In the year 2000, at the initiative of Ravindra Gujjula, an Indian born Mayor of Altlandsberg town, near Berlin organized an elephant race at Hoppegarten, which was very successful as more than 40,000 people witnessed the race. 14 circus elephants (equal numbers from Asia and Africa) participated and the race card consisted of six race events. The contention of the sponsors was that the elephants enjoyed the racing event. At the end of the race, elephants were fed with fruits and vegetables.

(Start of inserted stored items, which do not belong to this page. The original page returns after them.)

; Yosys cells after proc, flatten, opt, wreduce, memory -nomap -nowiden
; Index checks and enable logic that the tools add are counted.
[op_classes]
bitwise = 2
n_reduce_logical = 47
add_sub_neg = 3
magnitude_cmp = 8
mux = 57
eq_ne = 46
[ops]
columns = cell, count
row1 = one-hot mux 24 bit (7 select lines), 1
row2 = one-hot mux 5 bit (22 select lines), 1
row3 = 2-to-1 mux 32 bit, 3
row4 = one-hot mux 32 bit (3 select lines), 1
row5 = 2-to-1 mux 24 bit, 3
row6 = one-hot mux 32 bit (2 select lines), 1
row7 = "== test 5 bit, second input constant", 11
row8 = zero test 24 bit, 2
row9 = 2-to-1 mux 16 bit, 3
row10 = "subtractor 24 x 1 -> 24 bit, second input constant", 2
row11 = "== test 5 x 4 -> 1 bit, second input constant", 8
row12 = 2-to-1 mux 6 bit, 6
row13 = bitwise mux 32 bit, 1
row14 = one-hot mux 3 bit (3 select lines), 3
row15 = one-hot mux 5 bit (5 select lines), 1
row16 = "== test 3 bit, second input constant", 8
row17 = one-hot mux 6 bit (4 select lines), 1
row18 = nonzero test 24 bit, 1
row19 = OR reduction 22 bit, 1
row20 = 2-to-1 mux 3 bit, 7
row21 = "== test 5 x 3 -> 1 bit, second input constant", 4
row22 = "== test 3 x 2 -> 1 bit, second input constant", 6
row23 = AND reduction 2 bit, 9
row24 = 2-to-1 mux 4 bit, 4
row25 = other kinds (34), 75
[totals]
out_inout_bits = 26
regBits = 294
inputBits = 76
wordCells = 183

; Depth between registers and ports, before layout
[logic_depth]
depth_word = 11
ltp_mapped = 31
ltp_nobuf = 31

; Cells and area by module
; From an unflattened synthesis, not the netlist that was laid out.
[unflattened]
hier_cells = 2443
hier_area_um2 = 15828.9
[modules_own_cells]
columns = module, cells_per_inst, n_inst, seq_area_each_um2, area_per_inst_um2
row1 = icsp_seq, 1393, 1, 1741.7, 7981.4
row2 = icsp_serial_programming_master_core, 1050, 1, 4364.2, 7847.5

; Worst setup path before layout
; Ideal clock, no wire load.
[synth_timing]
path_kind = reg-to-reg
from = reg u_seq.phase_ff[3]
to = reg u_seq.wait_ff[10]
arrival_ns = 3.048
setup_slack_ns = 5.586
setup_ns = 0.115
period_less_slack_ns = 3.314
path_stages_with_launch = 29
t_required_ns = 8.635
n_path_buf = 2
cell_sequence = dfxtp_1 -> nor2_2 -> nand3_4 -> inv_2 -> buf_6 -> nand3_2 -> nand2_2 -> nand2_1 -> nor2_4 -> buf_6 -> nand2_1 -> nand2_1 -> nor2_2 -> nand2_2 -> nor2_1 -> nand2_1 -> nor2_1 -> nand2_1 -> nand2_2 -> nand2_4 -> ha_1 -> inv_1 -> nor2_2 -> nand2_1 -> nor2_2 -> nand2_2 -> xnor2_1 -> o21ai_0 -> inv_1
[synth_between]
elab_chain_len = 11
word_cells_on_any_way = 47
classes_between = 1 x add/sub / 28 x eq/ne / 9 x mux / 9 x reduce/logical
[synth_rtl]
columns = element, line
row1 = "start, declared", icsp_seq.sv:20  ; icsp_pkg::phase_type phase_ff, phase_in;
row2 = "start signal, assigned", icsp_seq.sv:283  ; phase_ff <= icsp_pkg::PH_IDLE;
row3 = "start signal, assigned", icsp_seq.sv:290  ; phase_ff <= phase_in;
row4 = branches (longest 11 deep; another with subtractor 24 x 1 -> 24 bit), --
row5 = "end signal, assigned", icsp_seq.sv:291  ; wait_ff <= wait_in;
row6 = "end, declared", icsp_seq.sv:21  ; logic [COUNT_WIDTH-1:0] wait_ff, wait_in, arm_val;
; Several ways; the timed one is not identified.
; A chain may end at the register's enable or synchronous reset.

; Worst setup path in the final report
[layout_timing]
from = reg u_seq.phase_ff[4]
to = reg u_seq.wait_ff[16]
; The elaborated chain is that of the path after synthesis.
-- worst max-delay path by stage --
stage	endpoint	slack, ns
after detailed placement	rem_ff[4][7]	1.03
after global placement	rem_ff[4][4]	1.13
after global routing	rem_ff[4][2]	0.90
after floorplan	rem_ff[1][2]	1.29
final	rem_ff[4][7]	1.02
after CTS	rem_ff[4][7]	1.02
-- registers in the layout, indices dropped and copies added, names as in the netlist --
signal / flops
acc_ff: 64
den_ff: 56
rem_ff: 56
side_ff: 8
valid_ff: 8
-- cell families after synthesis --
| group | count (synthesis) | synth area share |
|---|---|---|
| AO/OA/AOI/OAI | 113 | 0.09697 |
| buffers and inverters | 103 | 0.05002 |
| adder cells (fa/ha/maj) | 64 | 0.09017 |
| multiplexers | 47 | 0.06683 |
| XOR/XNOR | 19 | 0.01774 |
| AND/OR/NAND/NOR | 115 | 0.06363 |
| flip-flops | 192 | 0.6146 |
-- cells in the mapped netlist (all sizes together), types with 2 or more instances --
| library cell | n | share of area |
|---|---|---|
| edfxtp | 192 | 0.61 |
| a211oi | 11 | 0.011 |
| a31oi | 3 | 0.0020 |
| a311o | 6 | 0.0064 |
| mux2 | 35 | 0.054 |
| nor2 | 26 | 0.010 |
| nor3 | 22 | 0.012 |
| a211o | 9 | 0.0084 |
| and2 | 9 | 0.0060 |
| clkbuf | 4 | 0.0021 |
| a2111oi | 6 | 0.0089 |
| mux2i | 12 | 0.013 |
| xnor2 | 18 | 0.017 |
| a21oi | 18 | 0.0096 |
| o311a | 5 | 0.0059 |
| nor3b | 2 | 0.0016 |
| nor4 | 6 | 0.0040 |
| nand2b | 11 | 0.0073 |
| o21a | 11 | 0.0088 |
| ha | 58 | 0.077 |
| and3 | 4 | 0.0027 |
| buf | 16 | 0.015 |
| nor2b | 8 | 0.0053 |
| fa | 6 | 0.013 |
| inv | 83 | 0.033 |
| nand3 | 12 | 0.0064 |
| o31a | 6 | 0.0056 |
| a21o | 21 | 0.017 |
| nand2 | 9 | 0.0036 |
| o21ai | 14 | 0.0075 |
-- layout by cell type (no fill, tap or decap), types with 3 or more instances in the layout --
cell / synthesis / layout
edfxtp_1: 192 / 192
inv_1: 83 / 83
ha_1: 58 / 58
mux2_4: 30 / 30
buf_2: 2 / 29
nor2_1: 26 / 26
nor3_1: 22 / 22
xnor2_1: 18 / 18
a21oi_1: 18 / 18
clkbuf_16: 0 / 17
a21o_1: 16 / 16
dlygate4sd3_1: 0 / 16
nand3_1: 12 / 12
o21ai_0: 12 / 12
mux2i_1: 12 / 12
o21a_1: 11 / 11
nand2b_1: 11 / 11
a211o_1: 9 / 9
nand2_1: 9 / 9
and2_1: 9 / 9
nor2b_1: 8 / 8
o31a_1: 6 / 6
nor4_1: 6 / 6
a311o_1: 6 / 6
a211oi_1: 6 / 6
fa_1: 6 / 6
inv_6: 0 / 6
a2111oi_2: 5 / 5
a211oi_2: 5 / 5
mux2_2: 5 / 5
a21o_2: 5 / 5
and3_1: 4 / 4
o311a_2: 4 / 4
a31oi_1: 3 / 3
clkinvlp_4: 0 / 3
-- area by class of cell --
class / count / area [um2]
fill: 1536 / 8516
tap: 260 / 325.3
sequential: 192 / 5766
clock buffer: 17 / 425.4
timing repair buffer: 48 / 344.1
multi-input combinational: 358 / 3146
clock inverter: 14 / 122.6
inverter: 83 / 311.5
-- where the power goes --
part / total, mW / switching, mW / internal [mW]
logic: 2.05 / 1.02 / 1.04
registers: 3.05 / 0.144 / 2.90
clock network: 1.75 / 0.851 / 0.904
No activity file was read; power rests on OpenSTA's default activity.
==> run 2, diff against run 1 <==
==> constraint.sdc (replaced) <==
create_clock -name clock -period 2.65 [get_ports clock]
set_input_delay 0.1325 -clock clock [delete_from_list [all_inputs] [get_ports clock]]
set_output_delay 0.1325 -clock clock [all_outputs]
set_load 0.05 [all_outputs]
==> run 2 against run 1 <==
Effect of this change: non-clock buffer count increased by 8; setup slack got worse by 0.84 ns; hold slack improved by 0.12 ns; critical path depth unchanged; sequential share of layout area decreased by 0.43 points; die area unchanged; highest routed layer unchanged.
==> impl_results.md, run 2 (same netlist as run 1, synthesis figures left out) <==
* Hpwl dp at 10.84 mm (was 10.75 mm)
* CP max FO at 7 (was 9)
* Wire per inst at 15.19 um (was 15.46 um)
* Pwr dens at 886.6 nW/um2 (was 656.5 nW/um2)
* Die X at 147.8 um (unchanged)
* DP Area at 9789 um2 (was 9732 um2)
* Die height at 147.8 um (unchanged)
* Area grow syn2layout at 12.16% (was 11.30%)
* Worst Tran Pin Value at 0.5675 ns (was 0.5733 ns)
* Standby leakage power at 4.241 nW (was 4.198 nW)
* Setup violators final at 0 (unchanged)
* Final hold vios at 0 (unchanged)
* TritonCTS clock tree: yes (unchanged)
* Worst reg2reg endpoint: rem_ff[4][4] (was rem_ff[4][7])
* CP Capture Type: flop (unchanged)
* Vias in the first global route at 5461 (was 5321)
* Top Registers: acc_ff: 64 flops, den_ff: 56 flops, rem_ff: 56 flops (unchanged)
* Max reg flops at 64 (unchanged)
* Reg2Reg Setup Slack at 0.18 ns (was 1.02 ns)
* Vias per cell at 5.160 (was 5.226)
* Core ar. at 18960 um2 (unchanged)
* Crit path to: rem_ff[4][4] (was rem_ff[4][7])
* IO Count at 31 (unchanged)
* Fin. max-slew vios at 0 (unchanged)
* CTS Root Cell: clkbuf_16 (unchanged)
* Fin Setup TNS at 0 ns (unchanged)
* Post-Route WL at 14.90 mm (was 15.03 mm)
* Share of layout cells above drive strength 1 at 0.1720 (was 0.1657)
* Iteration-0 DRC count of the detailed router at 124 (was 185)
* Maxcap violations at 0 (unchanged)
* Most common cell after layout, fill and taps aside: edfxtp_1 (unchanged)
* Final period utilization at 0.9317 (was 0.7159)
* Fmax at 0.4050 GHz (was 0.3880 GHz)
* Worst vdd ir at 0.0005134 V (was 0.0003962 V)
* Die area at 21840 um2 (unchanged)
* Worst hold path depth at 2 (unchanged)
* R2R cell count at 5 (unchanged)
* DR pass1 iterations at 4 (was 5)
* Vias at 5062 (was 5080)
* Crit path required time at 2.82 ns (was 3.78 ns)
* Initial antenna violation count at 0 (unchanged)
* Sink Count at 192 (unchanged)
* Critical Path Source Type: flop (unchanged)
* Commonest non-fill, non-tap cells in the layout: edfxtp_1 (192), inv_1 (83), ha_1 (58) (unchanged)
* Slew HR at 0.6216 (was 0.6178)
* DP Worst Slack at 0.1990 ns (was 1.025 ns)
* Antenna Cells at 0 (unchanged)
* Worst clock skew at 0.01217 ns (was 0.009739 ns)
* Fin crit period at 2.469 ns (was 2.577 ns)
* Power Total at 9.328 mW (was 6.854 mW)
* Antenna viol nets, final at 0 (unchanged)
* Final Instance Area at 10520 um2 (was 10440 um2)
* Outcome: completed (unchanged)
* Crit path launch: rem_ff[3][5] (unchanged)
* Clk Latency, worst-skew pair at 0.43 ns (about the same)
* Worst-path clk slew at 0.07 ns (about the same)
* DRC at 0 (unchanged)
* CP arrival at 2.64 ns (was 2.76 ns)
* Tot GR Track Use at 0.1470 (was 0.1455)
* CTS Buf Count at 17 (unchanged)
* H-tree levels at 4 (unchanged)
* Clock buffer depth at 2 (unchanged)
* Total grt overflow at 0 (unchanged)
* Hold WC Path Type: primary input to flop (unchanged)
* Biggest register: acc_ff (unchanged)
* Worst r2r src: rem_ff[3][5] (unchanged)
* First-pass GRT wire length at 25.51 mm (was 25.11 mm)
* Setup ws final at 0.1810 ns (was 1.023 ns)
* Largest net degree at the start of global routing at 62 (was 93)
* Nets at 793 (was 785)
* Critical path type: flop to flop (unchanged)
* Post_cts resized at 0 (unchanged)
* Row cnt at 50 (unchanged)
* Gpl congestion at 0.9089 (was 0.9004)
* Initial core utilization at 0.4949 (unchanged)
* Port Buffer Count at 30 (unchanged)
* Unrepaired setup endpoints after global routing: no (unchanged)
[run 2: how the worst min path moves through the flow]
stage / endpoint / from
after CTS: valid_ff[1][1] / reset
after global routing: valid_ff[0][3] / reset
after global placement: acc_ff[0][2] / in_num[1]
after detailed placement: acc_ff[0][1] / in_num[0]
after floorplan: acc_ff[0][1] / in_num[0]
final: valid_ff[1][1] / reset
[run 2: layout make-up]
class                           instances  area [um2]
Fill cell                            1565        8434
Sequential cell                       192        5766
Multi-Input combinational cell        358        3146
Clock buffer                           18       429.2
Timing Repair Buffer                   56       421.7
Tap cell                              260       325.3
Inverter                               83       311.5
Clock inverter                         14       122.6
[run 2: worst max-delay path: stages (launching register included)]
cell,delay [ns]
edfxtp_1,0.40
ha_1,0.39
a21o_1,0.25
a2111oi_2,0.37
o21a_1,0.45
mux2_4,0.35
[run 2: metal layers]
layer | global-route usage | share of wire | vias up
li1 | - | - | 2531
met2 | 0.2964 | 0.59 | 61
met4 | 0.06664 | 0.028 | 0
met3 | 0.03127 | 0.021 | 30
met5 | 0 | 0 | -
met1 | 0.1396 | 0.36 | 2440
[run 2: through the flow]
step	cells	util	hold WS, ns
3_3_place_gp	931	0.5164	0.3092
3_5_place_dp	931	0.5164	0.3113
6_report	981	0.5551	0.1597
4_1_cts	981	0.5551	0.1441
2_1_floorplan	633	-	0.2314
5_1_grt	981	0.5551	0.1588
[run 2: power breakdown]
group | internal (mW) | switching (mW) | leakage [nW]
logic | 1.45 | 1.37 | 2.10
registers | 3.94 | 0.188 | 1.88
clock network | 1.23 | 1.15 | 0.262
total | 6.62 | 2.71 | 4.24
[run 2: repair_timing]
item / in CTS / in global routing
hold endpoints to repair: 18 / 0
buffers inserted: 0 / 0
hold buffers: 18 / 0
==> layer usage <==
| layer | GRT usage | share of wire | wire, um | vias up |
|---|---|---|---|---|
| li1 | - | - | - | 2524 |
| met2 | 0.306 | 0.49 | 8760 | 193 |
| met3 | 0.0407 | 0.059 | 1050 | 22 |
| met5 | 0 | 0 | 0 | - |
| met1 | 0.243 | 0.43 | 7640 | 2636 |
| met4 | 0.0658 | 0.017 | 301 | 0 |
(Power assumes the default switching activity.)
===== src/hdl/lpht_pkg.sv =====
`timescale 1ns / 1ps
`default_nettype none
// ---------------------------------------------------------------------------
// lpht_pkg
// shared types and constants for the linear probing hash table
// ---------------------------------------------------------------------------
package lpht_pkg;

  localparam int MaxSlots  = 1024;
  localparam int SlotAw    = $clog2(MaxSlots);
  localparam int CntW      = SlotAw + 1;
  localparam int KeyW      = 31;
  localparam int HandleW   = 16;
  localparam int FuncW     = 2;
  localparam int CfgW      = 11;
  localparam int EpochW    = 8;
  // entry word: epoch, key, handle
  localparam int EntryW    = EpochW + KeyW + HandleW;
  localparam int QDepth    = 2;

  localparam logic [FuncW-1:0] FUNC_FIND   = 2'd0;
  localparam logic [FuncW-1:0] FUNC_INSERT = 2'd1;
  localparam logic [FuncW-1:0] FUNC_CLEAR  = 2'd2;

  typedef struct packed {
    logic [FuncW-1:0]   func;
    logic [KeyW-1:0]    key;
    logic [HandleW-1:0] row_handle;
    logic               overwrite;
  } lpht_req_t;

  typedef struct packed {
    logic               found;
    logic [HandleW-1:0] found_handle;
    logic               table_full;
  } lpht_rsp_t;

endpackage : lpht_pkg
`default_nettype wire


===== src/hdl/lpht_front.sv =====
`timescale 1ns / 1ps
`default_nettype none
// ---------------------------------------------------------------------------
// lpht_front
// accepts transactions into a short queue for the probe engine
// ---------------------------------------------------------------------------
module lpht_front (
  input  wire logic                            clk,
  input  wire logic                            rst_n,
  input  wire logic                            in_valid,
  output logic                                 in_stall,
  input  wire lpht_pkg::lpht_req_t             in_req,
  output logic                                 q_valid,
  input  wire logic                            q_pop,
  output lpht_pkg::lpht_req_t                  q_req
);
  import lpht_pkg::*;

  localparam int PtrW = $clog2(QDepth);

  lpht_req_t        buf_r [QDepth];
  logic [PtrW-1:0]  wp_r, rp_r;
  logic [PtrW:0]    cnt_r;
  logic             push;

  assign in_stall = (cnt_r == (PtrW+1)'(QDepth));
  assign push     = in_valid && !in_stall;
  assign q_valid  = (cnt_r != '0);
  assign q_req    = buf_r[rp_r];

  always_ff @(posedge clk) begin
    if (push) begin
      buf_r[wp_r] <= in_req;
    end
    if (!rst_n) begin
      wp_r  <= '0;
      rp_r  <= '0;
      cnt_r <= '0;
    end else begin
      if (push) begin
        wp_r <= wp_r + 1'b1;
      end
      if (q_pop) begin
        rp_r <= rp_r + 1'b1;
      end
      cnt_r <= cnt_r + (PtrW+1)'(push) - (PtrW+1)'(q_pop);
    end
  end

  a_pop_nonempty: assert property (@(posedge clk) disable iff (!rst_n)
    q_pop |-> q_valid) else $error("pop from empty queue");
  a_cnt_bound: assert property (@(posedge clk) disable iff (!rst_n)
    cnt_r <= (PtrW+1)'(QDepth)) else $error("queue overflow");
  a_full_stall: assert property (@(posedge clk) disable iff (!rst_n)
    (cnt_r == (PtrW+1)'(QDepth)) |-> in_stall) else $error("full queue not stalling");

endmodule : lpht_front
`default_nettype wire


===== config.mk =====
export PLATFORM = sky130hd
export DESIGN_NAME = lpht_front
export DESIGN_NICKNAME = d
export VERILOG_FILES = /design/src/hdl/lpht_pkg.sv /design/src/hdl/lpht_front.sv
export SDC_FILE = /design/constraint.sdc
export NUM_CORES = 1
export LEC_CHECK = 0
export ABC_CLOCK_PERIOD_IN_PS = 3700
export BUFFER_PORTS_ARGS = -buffer_cell sky130_fd_sc_hd__buf_2
export CORE_ASPECT_RATIO = 0.9
export CORE_UTILIZATION = 52
export DETAILED_ROUTE_END_ITERATION = 10
export GPL_TIMING_DRIVEN = 0
export PLACE_DENSITY_LB_ADDON = 0.05
export SYNTH_ARGS = -nofsm -noshare
export SYNTH_HDL_FRONTEND = slang
export SYNTH_SLANG_ARGS = --single-unit

===== constraint.sdc =====
create_clock -name clk -period 3.7 [get_ports clk]
set_clock_uncertainty 0.2 [all_clocks]
set_input_delay 0.185 -clock clk [delete_from_list [all_inputs] [get_ports clk]]
set_output_delay 0.185 -clock clk [all_outputs]
set_load 0.02 [all_outputs]
`src/rtl/qsu_pkg.sv`:
```
// Shared codes, character constants and types for the quoted string unescaper.
package qsu_pkg;

    // Decoder phase codes
    localparam logic [2:0] PH_WAIT  = 3'd0;
    localparam logic [2:0] PH_BODY  = 3'd1;
    localparam logic [2:0] PH_ESC   = 3'd2;
    localparam logic [2:0] PH_HEXHI = 3'd3;
    localparam logic [2:0] PH_HEXLO = 3'd4;

    // Result status codes
    localparam logic [2:0] ST_BYTE    = 3'd0;
    localparam logic [2:0] ST_END     = 3'd1;
    localparam logic [2:0] ST_NOQUOTE = 3'd2;
    localparam logic [2:0] ST_EOF     = 3'd3;
    localparam logic [2:0] ST_NEWLINE = 3'd4;
    localparam logic [2:0] ST_BADESC  = 3'd5;
    localparam logic [2:0] ST_BADHEX  = 3'd6;

    // Character constants
    localparam logic [7:0] CH_QUOTE  = 8'h22;
    localparam logic [7:0] CH_APOS   = 8'h27;
    localparam logic [7:0] CH_BSLASH = 8'h5C;
    localparam logic [7:0] CH_LF     = 8'h0A;
    localparam logic [7:0] CH_CR     = 8'h0D;
    localparam logic [7:0] CH_TAB    = 8'h09;
    localparam logic [7:0] CH_T      = 8'h74;
    localparam logic [7:0] CH_N      = 8'h6E;
    localparam logic [7:0] CH_R      = 8'h72;
    localparam logic [7:0] CH_X      = 8'h78;
    localparam logic [7:0] CH_0      = 8'h30;
    localparam logic [7:0] CH_9      = 8'h39;
    localparam logic [7:0] CH_LA     = 8'h61;
    localparam logic [7:0] CH_LF_HEX = 8'h66;
    localparam logic [7:0] CH_UA     = 8'h41;
    localparam logic [7:0] CH_UF     = 8'h46;

    // Outcome of decoding one item
    typedef struct packed {
        logic [2:0] phase;
        logic [3:0] nibble;
        logic       emit;
        logic [2:0] status;
        logic [7:0] data;
    } qsu_step_t;

endpackage

```
`src/rtl/qsu_decode.sv`:
```
// Combinational next-state and result logic for one input item.
module qsu_decode
    import qsu_pkg::*;
(
    input  logic [2:0] phase,
    input  logic [3:0] nibble,
    input  logic [7:0] char_in,
    input  logic       end_of_input,
    output qsu_step_t  step
);

    // Hex digit check: bit 4 marks a valid digit, bits 3:0 its value
    function automatic logic [4:0] hex_value(input logic [7:0] c);
        logic [7:0] diff;
        begin
            diff = 8'd0;
            if (c >= CH_0 && c <= CH_9)
            begin
                diff = c - CH_0;
                hex_value = {1'b1, diff[3:0]};
            end
            else if (c >= CH_LA && c <= CH_LF_HEX)
            begin
                diff = c - CH_LA + 8'd10;
                hex_value = {1'b1, diff[3:0]};
            end
            else if (c >= CH_UA && c <= CH_UF)
            begin
                diff = c - CH_UA + 8'd10;
                hex_value = {1'b1, diff[3:0]};
            end
            else
            begin
                hex_value = 5'd0;
            end
        end
    endfunction

    logic [4:0] hex;

    assign hex = hex_value(char_in);

    // Decode the item against the current phase
    always_comb
    begin
        step.phase  = phase;
        step.nibble = nibble;
        step.emit   = 1'b0;
        step.status = ST_BYTE;
        step.data   = 8'd0;
        unique case (phase)
            PH_BODY:
            begin
                if (end_of_input)
                begin
                    step.phase = PH_WAIT; step.nibble = 4'd0;
                    step.emit = 1'b1; step.status = ST_EOF;
                end
                else if (char_in == CH_QUOTE)
                begin
                    step.phase = PH_WAIT;
                    step.emit = 1'b1; step.status = ST_END;
                end
                else if (char_in == CH_LF)
                begin
                    step.phase = PH_WAIT; step.nibble = 4'd0;
                    step.emit = 1'b1; step.status = ST_NEWLINE;
                end
                else if (char_in == CH_BSLASH)
                begin
                    step.phase = PH_ESC;
                end
                else
                begin
                    step.emit = 1'b1; step.data = char_in;
                end
            end
            PH_ESC:
            begin
                step.phase = PH_BODY;
                step.emit  = 1'b1;
                if (end_of_input)
                begin
                    step.phase = PH_WAIT; step.nibble = 4'd0; step.status = ST_BADESC;
                end
                else if (char_in == CH_T)
                    step.data = CH_TAB;
                else if (char_in == CH_N)
                    step.data = CH_LF;
                else if (char_in == CH_R)
                    step.data = CH_CR;
                else if (char_in == CH_QUOTE || char_in == CH_APOS || char_in == CH_BSLASH)
                    step.data = char_in;
                else if (char_in == CH_X)
                begin
                    step.phase = PH_HEXHI; step.emit = 1'b0;
                end
                else
                begin
                    step.phase = PH_WAIT; step.nibble = 4'd0; step.status = ST_BADESC;
                end
            end
            PH_HEXHI:
            begin
                if (end_of_input || !hex[4])
                begin
                    step.phase = PH_WAIT; step.nibble = 4'd0;
                    step.emit = 1'b1; step.status = ST_BADHEX;
                end
                else
                begin
                    step.phase = PH_HEXLO; step.nibble = hex[3:0];
                end
            end
            PH_HEXLO:
            begin
                step.emit   = 1'b1;
                step.nibble = 4'd0;
                if (end_of_input || !hex[4])
                begin
                    step.phase = PH_WAIT; step.status = ST_BADHEX;
                end
                else
                begin
                    step.phase = PH_BODY; step.data = {nibble, hex[3:0]};
                end
            end
            default:
            begin
                // Waiting for the opening quote; unused codes land here too
                if (!end_of_input && char_in == CH_QUOTE)
                begin
                    step.phase = PH_BODY;
                end
                else
                begin
                    step.phase = PH_WAIT; step.nibble = 4'd0;
                    step.emit = 1'b1; step.status = ST_NOQUOTE;
                end
            end
        endcase
    end

endmodule

```
`src/rtl/quoted_string_unescaper.sv`:
```
// Each accepted item waits in the input register; its result, if any, goes to the result register.
// Throughput: one item per cycle; the input register and the result register
// each advance whenever the stage after them is free or being emptied.
// An item that yields no result leaves the result register empty for that cycle.
// Reset (rst_n low, asynchronous): both stages empty, decoder waits for a quote.
module quoted_string_unescaper
    import qsu_pkg::*;
(
    input  logic       clk,
    input  logic       rst_n,
    input  logic       s_axis_tvalid,
    output logic       s_axis_tready,
    input  logic [7:0] s_axis_tdata,   // [7:0] char_in
    input  logic       s_axis_tuser,   // [0] end_of_input
    output logic       m_axis_tvalid,
    input  logic       m_axis_tready,
    output logic [7:0] m_axis_tdata,   // [7:0] byte_out
    output logic [2:0] m_axis_tuser    // [2:0] status
);

    logic       in_valid_reg;
    logic [7:0] in_char_reg;
    logic       in_eoi_reg;
    logic [2:0] phase_reg;
    logic [2:0] phase_next;
    logic [3:0] nibble_reg;
    logic [3:0] nibble_next;
    logic       out_valid_reg;
    logic       out_valid_next;
    logic [2:0] out_status_reg;
    logic [7:0] out_byte_reg;
    logic       out_free;
    logic       advance;
    qsu_step_t  step;

    qsu_decode u_decode (
        .phase        (phase_reg),
        .nibble       (nibble_reg),
        .char_in      (in_char_reg),
        .end_of_input (in_eoi_reg),
        .step         (step)
    );

    // Stage handshakes
    assign out_free      = !out_valid_reg || m_axis_tready;
    assign advance       = in_valid_reg && out_free;
    assign s_axis_tready = !in_valid_reg || out_free;

    // Decoder state moves only when the registered item is consumed
    always_comb
    begin
        phase_next     = phase_reg;
        nibble_next    = nibble_reg;
        out_valid_next = out_valid_reg && !m_axis_tready;
        if (advance)
        begin
            phase_next     = step.phase;
            nibble_next    = step.nibble;
            out_valid_next = step.emit;
        end
    end

    // Control registers
    always_ff @(posedge clk or negedge rst_n)
    begin
        if (!rst_n)
        begin
            in_valid_reg  <= 1'b0;
            out_valid_reg <= 1'b0;
            phase_reg     <= PH_WAIT;
            nibble_reg    <= 4'd0;
        end
        else
        begin
            if (s_axis_tready)
                in_valid_reg <= s_axis_tvalid;
            out_valid_reg <= out_valid_next;
            phase_reg     <= phase_next;
            nibble_reg    <= nibble_next;
        end
    end

    // Payload registers
    always_ff @(posedge clk)
    begin
        if (s_axis_tready && s_axis_tvalid)
        begin
            in_char_reg <= s_axis_tdata;
            in_eoi_reg  <= s_axis_tuser;
        end
        if (advance && step.emit)
        begin
            out_status_reg <= step.status;
            out_byte_reg   <= step.data;
        end
    end

    assign m_axis_tvalid = out_valid_reg;
    assign m_axis_tdata  = out_byte_reg;
    assign m_axis_tuser  = out_status_reg;

endmodule

```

The race turned into a controversial issue, particularly in India, as environmental and religious lobbies objected to this racing. It is a protected species in India, and in Hinduism it represents the elephant-headed God Ganesha. Members of the Animal Peace group's protest was supported by leading personalities like Maneka Gandhi, the then Minister for Social Affairs in India, Nina Hagen, the German rock singer, and Brigitte Bardot, the French film actress. In India, only two states hold the event.

==In Nepal==
In Nepal, the race started as an International Elephant Race in December 2005. The Tharu people of Nepal, who are professional tamers of wild elephants, ride the race elephants. A particular feature of this race is that riders of racing elephants are chosen by lottery and not by choice and this makes the riding difficult for the jockeys who train on their favourite particular elephants. The winning elephant is awarded a trophy. The racing track is of 900 ft in length. Heats or elimination rounds, with six elephants in each heat, are involved before the final race is held. A video film documented by Reuters has recorded that the elephants move fast on the chosen straight route, which is flanked by spectators. The Chitwan reserve is a venue for such races, and also for elephant polo and pageants, which are also part of this tourist oriented race. Champakali is the name of the race elephant which won the race in successive years. On this occasion, a soccer match between baby elephants is also an attraction.